顯微切除治療蝶骨脊腦膜瘤28例體會
外科醫學
作者:餘紅 楊勇靈 陳初亮
[摘要] 目的 總結顯微切除蝶骨脊腦膜瘤的臨床療效。 方法 回顧性分析顯微手術治療28例蝶骨脊腦膜瘤患者的臨床資料,總結臨床效果。 結果 28例患者中25例腫瘤全切,3例腫瘤巨大,與海綿竇、頸內動脈、顱神經粘連嚴重,行大部分切除術。1例患者術中出現大出血,術後對側肢體偏癱,予去骨瓣減壓術治療,並予脫水治療。2例患者發生顱神經損傷,予對應治療後好轉。隨訪5個月~4年,25例全切患者無複發,3例部分切除患者中1例腫瘤增大,2例無變化。 結論 采用顯微鏡下切除蝶骨脊腦膜瘤具有較好的臨床療效,並且風險相對較小。
[關鍵詞] 蝶骨脊腦膜瘤;顯微切除;臨床療效
[中圖分類號] R651.1 [文獻標識碼] B [文章編號] 1673-9701(2015)08-0028-03
[Abstract] Objective To discuss the experience of microsurgical resection for sphenoid ridge meningioma. Methods Clinical data of 28 cases with sphenoid ridge meningioma were respectively analyzed.
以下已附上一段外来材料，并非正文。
<file path="config.mk">
export PLATFORM = sky130hd
export DESIGN_NAME = muldiv_unit_flat
export DESIGN_NICKNAME = d
export VERILOG_FILES = /design/src/rtl/muldiv_unit_if.sv /design/src/rtl/muldiv_unit.sv /design/src/flat_wrapper.sv
export SDC_FILE = /design/constraint.sdc
export NUM_CORES = 1
export LEC_CHECK = 0
export BUFFER_PORTS_ARGS = -buffer_cell sky130_fd_sc_hd__buf_2
export CAP_MARGIN = 20
export CORE_ASPECT_RATIO = 2
export CORE_MARGIN = 4
export CORE_UTILIZATION = 61
export DETAILED_ROUTE_END_ITERATION = 8
export GPL_ROUTABILITY_DRIVEN = 0
export PLACE_DENSITY = 0.82
export SYNTH_ARGS = -nofsm -noshare
export SYNTH_HDL_FRONTEND = slang
export SYNTH_SLANG_ARGS = --single-unit
</file>
<file path="constraint.sdc">
create_clock -name clk -period 3.3 [get_ports clk]
set_clock_uncertainty 0.1 [all_clocks]
set_input_delay 0.495 -clock clk [delete_from_list [all_inputs] [get_ports clk]]
set_output_delay 0.495 -clock clk [all_outputs]
set_load 0.01 [all_outputs]
</file>
<file path="src/rtl/muldiv_unit_if.sv">
// Core-side handshake bundle for the iterative multiply/divide unit.
// The core drives the request fields and reads back status and HI/LO.
interface muldiv_unit_if #(parameter int N = 32);
  logic         start;
  logic [2:0]   op;
  logic [N-1:0] a;
  logic [N-1:0] b;
  logic         cancel;
  logic         busy;
  logic         done;
  logic [N-1:0] hi;
  logic [N-1:0] lo;

  modport master (output start, op, a, b, cancel, input busy, done, hi, lo);
  modport slave  (input start, op, a, b, cancel, output busy, done, hi, lo);
endinterface

</file>
<file path="src/rtl/muldiv_unit.sv">
// Iterative signed/unsigned multiply/divide that owns HI/LO.
// The operation runs on operand magnitudes for N cycles, then a FIX cycle applies signs.
module muldiv_unit #(
  parameter int N = 32
) (
  input  logic          clk,
  input  logic          rst_n,
  muldiv_unit_if.slave  bus
);
  localparam int CW = $clog2(N+1);

  typedef enum logic [1:0] {IDLE, CALC, FIX} state_t;

  state_t        state;
  logic [CW-1:0] cnt;
  logic [N:0]    acc;     // product high half / partial remainder
  logic [N-1:0]  sreg;    // multiplier / dividend shifting into quotient
  logic [N-1:0]  opnd;    // multiplicand / divisor magnitude
  logic          is_div, neg_lo, neg_hi, dz;
  logic [N-1:0]  hi_q, lo_q;
  logic          busy_q, done_q;

  // Operand preparation: op[0]=0 selects the signed variants of mult/div.
  logic         sa, sb;
  logic [N-1:0] mag_a, mag_b;
  always_comb begin
    sa    = bus.a[N-1] & ~bus.op[0];
    sb    = bus.b[N-1] & ~bus.op[0];
    mag_a = sa ? (~bus.a + 1'b1) : bus.a;
    mag_b = sb ? (~bus.b + 1'b1) : bus.b;
  end

  // One iteration of shift-add or restoring division.
  logic [N:0]   sum, msel, shifted;
  logic [N+1:0] diff;
  logic [N:0]   acc_nxt;
  logic [N-1:0] sreg_nxt;
  always_comb begin
    sum      = acc + {1'b0, opnd};
    msel     = sreg[0] ? sum : acc;
    shifted  = {acc[N-1:0], sreg[N-1]};
    diff     = {1'b0, shifted} - {2'b0, opnd};
    acc_nxt  = {1'b0, msel[N:1]};
    sreg_nxt = {msel[0], sreg[N-1:1]};
    if (is_div) begin
      if (!diff[N+1]) begin
        acc_nxt  = diff[N:0];
        sreg_nxt = {sreg[N-2:0], 1'b1};
      end else begin
        acc_nxt  = shifted;
        sreg_nxt = {sreg[N-2:0], 1'b0};
      end
    end
  end

  // Sign correction applied in FIX.
  logic [2*N-1:0] prod, prod_s;
  logic [N-1:0]   quo, rem;
  always_comb begin
    prod   = {acc[N-1:0], sreg};
    prod_s = neg_lo ? (~prod + 1'b1) : prod;
    quo    = neg_lo ? (~sreg + 1'b1) : sreg;
    rem    = neg_hi ? (~acc[N-1:0] + 1'b1) : acc[N-1:0];
  end

  always_ff @(posedge clk or negedge rst_n) begin
    if (!rst_n) begin
      state  <= IDLE;
      cnt    <= '0;
      acc    <= '0;
      sreg   <= '0;
      opnd   <= '0;
      is_div <= 1'b0;
      neg_lo <= 1'b0;
      neg_hi <= 1'b0;
      dz     <= 1'b0;
      hi_q   <= '0;
      lo_q   <= '0;
      busy_q <= 1'b0;
      done_q <= 1'b0;
    end else begin
      done_q <= 1'b0;
      if (bus.cancel) begin
        state  <= IDLE;
        busy_q <= 1'b0;
      end else begin
        case (state)
          IDLE: begin
            if (bus.start) begin
              case (bus.op)
                3'b000, 3'b001, 3'b010, 3'b011: begin
                  state  <= CALC;
                  busy_q <= 1'b1;
                  cnt    <= '0;
                  acc    <= '0;
                  sreg   <= mag_a;
                  opnd   <= mag_b;
                  is_div <= bus.op[1];
                  neg_lo <= sa ^ sb;
                  neg_hi <= bus.op[1] ? sa : (sa ^ sb);
                  dz     <= (bus.b == '0);
                end
                3'b100:  hi_q <= bus.a;
                3'b101:  lo_q <= bus.a;
                default: ;
              endcase
            end
          end
          CALC: begin
            acc  <= acc_nxt;
            sreg <= sreg_nxt;
            cnt  <= cnt + 1'b1;
            if (cnt == CW'(N-1)) state <= FIX;
          end
          FIX: begin
            // Zero divisor leaves |a| as remainder, so only LO needs forcing.
            if (is_div) begin
              hi_q <= rem;
              lo_q <= dz ? '1 : quo;
            end else begin
              hi_q <= prod_s[2*N-1:N];
              lo_q <= prod_s[N-1:0];
            end
            state  <= IDLE;
            busy_q <= 1'b0;
            done_q <= 1'b1;
          end
          default: state <= IDLE;
        endcase
      end
    end
  end

  assign bus.busy = busy_q;
  assign bus.done = done_q;
  assign bus.hi   = hi_q;
  assign bus.lo   = lo_q;
endmodule
</file>
<file path="src/flat_wrapper.sv">
// flat-port wrapper written by rule: the top's interface ports become plain ports
module muldiv_unit_flat 
#(
  parameter int N = 32
)
  (clk, rst_n, bus_start, bus_op, bus_a, bus_b, bus_cancel, bus_busy, bus_done, bus_hi, bus_lo);
  muldiv_unit_if #(.N(N)) bus_i ();
  input  logic clk;
  input  logic rst_n;
  input wire logic [$bits(bus_i.start)-1:0] bus_start;
  input wire logic [$bits(bus_i.op)-1:0] bus_op;
  input wire logic [$bits(bus_i.a)-1:0] bus_a;
  input wire logic [$bits(bus_i.b)-1:0] bus_b;
  input wire logic [$bits(bus_i.cancel)-1:0] bus_cancel;
  output wire logic [$bits(bus_i.busy)-1:0] bus_busy;
  output wire logic [$bits(bus_i.done)-1:0] bus_done;
  output wire logic [$bits(bus_i.hi)-1:0] bus_hi;
  output wire logic [$bits(bus_i.lo)-1:0] bus_lo;
  assign bus_i.start = bus_start;
  assign bus_i.op = bus_op;
  assign bus_i.a = bus_a;
  assign bus_i.b = bus_b;
  assign bus_i.cancel = bus_cancel;
  assign bus_busy = bus_i.busy;
  assign bus_done = bus_i.done;
  assign bus_hi = bus_i.hi;
  assign bus_lo = bus_i.lo;
  muldiv_unit #(.N(N)) u_core (.clk(clk), .rst_n(rst_n), .bus(bus_i));
endmodule
</file>
Word-level counts from Yosys, hierarchy flattened
Cells that the tools add are included.
Word-level totals
  bits in registers: 175
  input bits: 71
  output and inout port bits: 66
  word-level logic and storage cells: 99
Cells by class
  $add $sub $neg: 8
  eq/ne operators: 15
  multiplexer cells: 40
  bitwise operators: 10
  reduce and logical (&&, ||, !) cells: 13
Operators by type and width (count)
  2-to-1 mux 32 bit: 14
  one-hot mux 32 bit (2 select lines): 3
  2-to-1 mux 33 bit: 5
  adder 32 x 1 -> 32 bit (second input constant): 4
  NOT 32 bit: 4
  one-hot mux 33 bit (2 select lines): 1
  adder 64 x 1 -> 64 bit (second input constant): 1
  2-to-1 mux 64 bit: 1
  NOT 64 bit: 1
  subtractor 33 x 32 -> 34 bit: 1
  adder 33 x 32 -> 33 bit: 1
  zero test 32 bit: 1
  AND reduction 4 bit: 4
  2-to-1 mux 6 bit: 2
  one-hot mux 6 bit (2 select lines): 1
  2-to-1 mux 2 bit: 4
  inequality test 2 bit (second input constant): 4
  2-to-1 mux 1 bit: 7
  adder 6 x 1 -> 6 bit (second input constant): 1
  == test 3 x 2 -> 1 bit (second input constant): 2
  == test 3 bit (second input constant): 2
  == test 6 x 5 -> 1 bit (second input constant): 1
  inequality test 3 bit (second input constant): 2
  AND reduction 3 bit: 2
  other kinds (14): 17

Longest topological paths before layout
  depth after elaboration: 6
  gate-level depth with buffers: 16
  depth with buffers taken out: 13

Least setup slack after synthesis
OpenSTA, ideal clock, no wires.
  path kind: register -> register
  from: register u_core.opnd[1]
  to: register u_core.acc[24]
  setup time: 0.122 ns
  arrival: 2.729 ns
  data required time: 3.078 ns
  path slack: 0.350 ns
  cell stages (with the launch flop): 14
  path buffers: 3
  period minus slack after synthesis: 2.950 ns
  cell sequence: dfrtp_1 > inv_1 > ha_1 > nor2b_1 > o31a_1 > o31ai_1 > o211ai_1 > nand4b_1 > and3_1 > clkbuf_1 > buf_2 > buf_2 > o211ai_1 > a32o_1
Between the ends
  word-level cells in the longest chain between the ends: 4
  elaborated cells on any way between the ends: 6
  those cells by class: 2 x add/sub; 4 x mux
RTL lines
  start, declared: line muldiv_unit.sv:18  | logic [N-1:0] opnd;
  start signal, assigned: line muldiv_unit.sv:97  | opnd <= mag_b;
  adder 33 x 32 -> 33 bit or subtractor 33 x 32 -> 34 bit (tied branches): line muldiv_unit.sv:39, muldiv_unit.sv:42
  2-to-1 mux 33 bit, on equally long branches: line muldiv_unit.sv:40, muldiv_unit.sv:46
  2-to-1 mux 33 bit *: line muldiv_unit.sv:45  | if (is_div) begin
  one-hot mux 33 bit (2 select lines) *: line muldiv_unit.sv:87  | case (state)
  end signal, assigned: line muldiv_unit.sv:110  | acc <= acc_nxt;
  end, declared: line muldiv_unit.sv:16  | logic [N:0] acc;
Mark *: on every way between the ends. The rest lies on a longest branch, timed or not.
A chain may end at the register's enable or synchronous reset.

Final worst setup path
  from: register u_core.acc[0]
  to: register u_core.acc[30]
Between the ends
  word-level cells in the longest chain between the ends: 4
  elaborated cells on any way between the ends: 6
  those cells by class: 2 x add/sub; 4 x mux
RTL lines (line)
  adder 33 x 32 -> 33 bit or subtractor 33 x 32 -> 34 bit (tied branches): muldiv_unit.sv:39, muldiv_unit.sv:42
  2-to-1 mux 33 bit, on equally long branches: muldiv_unit.sv:40, muldiv_unit.sv:46
  2-to-1 mux 33 bit *: muldiv_unit.sv:45
  one-hot mux 33 bit (2 select lines) *: muldiv_unit.sv:87
Marked as above.

==> impl_results.rst <==
.. list-table::
   :header-rows: 1

   * - Metric
     - Value
   * - Final hold violation count
     - 0
   * - Internal
     - around 8000 µW
   * - Synthesized flop and latch total
     - 175
   * - Max-cap violation count
     - 0
   * - Number of enable flip-flop cells after synthesis
     - 0
   * - Post-detail-place hpwl
     - 36700 µm
   * - Total iterations of the first detailed-routing run
     - 6
   * - DR WL/cell
     - 21.1 µm
   * - Leakage power
     - 0.00782 µW
   * - Number of library cell types mapped by synthesis
     - 70
   * - Floorplan die height
     - 228 µm
   * - Number of buffers between clock root and the deepest sink
     - 2
   * - Net switching power
     - 7270 µW
   * - Port buffer count
     - roughly 140
   * - Share of layout cells above drive strength 1
     - 16.6%
   * - Yosys Warn Count
     - 0
   * - First-pass GRT wire length
     - 77900 µm
   * - Row count
     - 80
   * - Mean instance size in the synthesized netlist
     - roughly 7.7 µm²
   * - Number of antenna violations at the first check in global routing
     - 2
   * - CTS tree
     - done
   * - Tightest hold margin
     - 0.208 ns
   * - Largest cells by area after synthesis
     - sky130_fd_sc_hd__dfrtp_1 (30%), sky130_fd_sc_hd__o21ai_0 (8.7%), sky130_fd_sc_hd__nand2_1 (7.7%), sky130_fd_sc_hd__xnor2_1 (6.6%), sky130_fd_sc_hd__ha_1 (5.8%)
   * - Power density over the cells
     - 888 nW/µm²
   * - Detailed Route WL
     - 50300 µm
   * - Fraction of power spent switching nets
     - 47.5%
   * - Critical path arrival
     - 3.60 ns
   * - Number of H-tree branching levels
     - 4
   * - Post-route ant nets
     - 0
   * - Area share of the leading cell type in the synthesized netlist
     - 29.7%
   * - Setup WS pre-CTS
     - -0.0501 ns
   * - Die outline width
     - between 100 and 150 µm
   * - Final number of max-transition violations
     - 0
   * - Fraction of registers with async set/reset
     - 100%
   * - Crit path time final
     - 3.37 ns
   * - Num CTS Buffers
     - 17
   * - Result of the run
     - complete, but fails checks
   * - Portion of total power attributed to the clock network
     - 13.5%
   * - Number of vias per cell after detailed routing
     - 6.64
   * - Kind of end point of the critical path
     - register
   * - Growth of design area from synthesis to finish
     - 16.6%
   * - Number of instances in the synthesized netlist
     - between 1.5k and 2k
   * - Fmax
     - 296 MHz
   * - CP startpoint kind
     - register
   * - Path category of the worst min-delay check
     - in2reg
   * - Worst max-slew margin expressed relative to the limit
     - 35.2%
   * - Portion of the clock cycle consumed by the worst path in the final layout
     - 102%
   * - Clock Root Buffer
     - sky130_fd_sc_hd__clkbuf_16
   * - Die footprint
     - ~27000 µm²
   * - Combinational Power Share
     - 64.7%
   * - DR vias
     - around 16k
   * - Netlist Area Pre-Place
     - 14800 µm²
   * - Critical setup path kind
     - reg2reg
   * - Post-route DRC
     - 0
   * - Proportion of power drawn by flip-flops and latches
     - a little over a fifth
   * - Register clock-pin slew on the reported worst setup and hold paths
     - roughly 0.070 ns
   * - Sequential share of the synthesized area
     - between 20 and 30%
   * - Req. time, crit path
     - 3.53 ns
   * - 1st-iter DRT viols
     - 1837
   * - Slew of the pin with the lowest slew margin
     - 0.972 ns
   * - Clk sinks
     - 175
   * - Largest area contributor in the synthesized netlist
     - sky130_fd_sc_hd__dfrtp_1
   * - Overflow left after global routing
     - 0
   * - Violations in the final reports
     - negative setup slack
   * - All-layer global routing usage
     - 36.2%
   * - Count of nets after finishing
     - 2228
   * - Syn Nets
     - 2066
   * - Clock latency on the worst-skew pair
     - between 0.4 and 0.5 ns
   * - Critical Path Fanout Max
     - 6
   * - Slack of the worst reg-to-reg path
     - -0.07 ns
   * - Primary FF master, synth
     - sky130_fd_sc_hd__dfrtp_1
   * - Worst VDD drop
     - 0.000501 V
   * - Number of placed I/O pins
     - 137
   * - Starting density of the core
     - 62.0%
   * - Crit path setup slack, layout
     - -0.0733 ns
   * - Count of final setup violators
     - 4
   * - Placeable Area
     - roughly 24000 µm²
   * - Maximum number of pins on one net before global-route repair
     - 72
   * - Vias in the first global route
     - 15.6k
==> critical path, stage by stage, from the launching register on <==
cell and delay (ns):
sky130_fd_sc_hd__dfrtp_1 0.39, sky130_fd_sc_hd__buf_6 0.14, sky130_fd_sc_hd__ha_1 0.28, sky130_fd_sc_hd__nor2b_4 0.14, sky130_fd_sc_hd__o31a_1 0.16, sky130_fd_sc_hd__o31ai_2 0.07
sky130_fd_sc_hd__buf_4 0.14, sky130_fd_sc_hd__o211ai_1 0.56, sky130_fd_sc_hd__nand4b_1 0.19, sky130_fd_sc_hd__and3_4 0.26, sky130_fd_sc_hd__nand2b_1 0.25, sky130_fd_sc_hd__buf_4 0.26
sky130_fd_sc_hd__o21ai_0 0.19, sky130_fd_sc_hd__o22ai_1 0.11
==> synth_stat cells (all sizes together) (6+ instances only) <==
library cell  count
a21o             33
a22o             14
nor2b            21
mux2i            51
a21oi           121
o211ai           19
nor3b             6
nand2b           20
o22ai            35
nand3            27
o21a             12
o41ai            12
o31ai            29
nor3             35
clkbuf          101
xnor2           112
ha               69
nor4             13
or3              15
nand4            16
or4              13
a211oi           24
nor2            139
inv              52
dfrtp           175
xor2             63
a31oi            23
o21bai            7
and3             12
nand2           303
buf              21
o21ai           269
==> per-stage QoR <==
| stage | instances | TNS, ns | utilization, % | cell area, µm² | total power (µW) |
|---|---|---|---|---|---|
| 6_report | 2388 | -0.120 | 72.3 | 17200 | 15300 |
| 5_1_grt | 2388 | -1.17 | 72.3 | 17200 | 16200 |
| 4_1_cts | 2373 | 0 | 71.0 | 16900 | 14300 |
| 3_5_place_dp | 2340 | -0.0501 | 68.4 | 16300 | 12200 |
| 3_3_place_gp | 2339 | -0.0203 | 68.4 | 16300 | 11900 |
| 2_1_floorplan | 1924 | 0 | - | 14800 | 9370 |
==> area by class of cell <==
type	count	area (µm²)
tap	287	359
timing repair buffer	265	1780
fill	1882	6610
multi-input combinational	1575	9920
clock inverter	12	136
sequential	175	4380
inverter	52	195
clock buffer	20	447
antenna	2	5.00
==> path summary, 6_finish.rpt <==
| path | start | depth (start not counted) | end |
|---|---|---|---|
| min in group asynchronous | rst_n | 2 | u_core.bus.lo[3] |
| worst min-delay path | bus_op[1] | 3 | u_core.is_div |
| worst max-delay path | u_core.acc[0] | 13 | u_core.acc[30] |
| worst max register to register | u_core.acc[0] | 13 | u_core.acc[30] |
| worst min register to register | u_core.bus.lo[30] | 1 | u_core.bus.lo[30] |
| max in group asynchronous | rst_n | 3 | u_core.acc[22] |
==> placed cells by master (no fill, tap or decap), types with 9 or more instances in the layout <==
cell type,instances
sky130_fd_sc_hd__nand2_1,303
sky130_fd_sc_hd__o21ai_0,250
sky130_fd_sc_hd__dfrtp_1,174
sky130_fd_sc_hd__nor2_1,135
sky130_fd_sc_hd__buf_2,135
sky130_fd_sc_hd__a21oi_1,118
sky130_fd_sc_hd__buf_4,118
sky130_fd_sc_hd__xnor2_1,112
sky130_fd_sc_hd__ha_1,67
sky130_fd_sc_hd__xor2_1,63
sky130_fd_sc_hd__inv_1,52
sky130_fd_sc_hd__mux2i_1,51
sky130_fd_sc_hd__o22ai_1,34
sky130_fd_sc_hd__a21o_1,33
sky130_fd_sc_hd__nor3_1,32
sky130_fd_sc_hd__o31ai_1,27
sky130_fd_sc_hd__nand3_1,26
sky130_fd_sc_hd__a211oi_1,21
sky130_fd_sc_hd__nand2b_1,20
sky130_fd_sc_hd__a31oi_1,20
sky130_fd_sc_hd__o211ai_1,19
sky130_fd_sc_hd__clkbuf_16,19
sky130_fd_sc_hd__nor2b_1,18
sky130_fd_sc_hd__nand4_1,16
sky130_fd_sc_hd__or3_1,15
sky130_fd_sc_hd__o21ai_1,15
sky130_fd_sc_hd__a22o_1,14
sky130_fd_sc_hd__o21a_1,12
sky130_fd_sc_hd__and3_1,11
sky130_fd_sc_hd__o41ai_1,10
sky130_fd_sc_hd__or4_1,10
sky130_fd_sc_hd__nor4_1,9
==> power groups by stage <==
stage | clock [µW] | combinational [µW] | sequential (µW)
6_report | 2060 | 9890 | 3340
5_1_grt | 2160 | 10700 | 3380
4_1_cts | 2060 | 8960 | 3280
3_5_place_dp | 0 | 8880 | 3320
3_3_place_gp | 0 | 8640 | 3290
2_1_floorplan | 0 | 6100 | 3270
==> timing repair <==
| item | 4_1_cts | 5_1_grt |
|---|---|---|
| gates resized for setup | 3 | 31 |
| setup endpoints to repair | 3 | 56 |
| hold endpoints to repair | 54 | 0 |
| pin swaps | 1 | 5 |
| gates cloned | 0 | 3 |
| setup buffers | 0 | 8 |
| hold buffers | 1 | 0 |
==> kinds of logic after synthesis <==
logic type	count (synthesis)	share of synthesized area [%]
xor+xnor	175	10.4
buf+inv	174	4.59
flops	175	29.7
compound gates	637	25.9
mux	54	3.69
simple gates	638	19.6
fa+ha+maj	71	6.12
==> routing by layer <==
| layer | wire length, µm | GRT usage [%] | vias to the layer above |
|---|---|---|---|
| met1 | 16300 | 35.0 | 7390 |
| met2 | 25600 | 65.1 | 935 |
| met5 | 0 | 0 | - |
| met3 | 3560 | 6.87 | 342 |
| met4 | 4850 | 30.9 | 0 |
| li1 | - | - | 7194 |
==> registers in the layout, summed over array words and instances, names as in the netlist, 2 cells and up <==
signal and count:
u_core.bus.lo 32, u_core.opnd 32, u_core.sreg 32, u_core.acc 33
u_core.state 2, u_core.bus.hi 32, u_core.cnt 6
(Power assumes the default switching activity.)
Clinical efficacy was summarized. Results 25 cases of 28 cases were total resection. 3 cases were most resection of huge tumors severe adhesions with cavernous, internal carotid artery and cranial nerve. 1 case with intraoperative bleeding happened was given decompressive craniectomy treatment and dehydration treatment because of contralateral hemiplegia after operation. Two cases with cranial nerve injury were given corresponding treatment. Follow-up for 5 months to 4 years, 25 cases total resection were no relapse. In 3 cases of most resection, 1 case of tumor became big, and 2 cases no change. Conclusion Clinical efficacy is good with microsurgical resection for sphenoid ridge meningioma, and with relatively small risk.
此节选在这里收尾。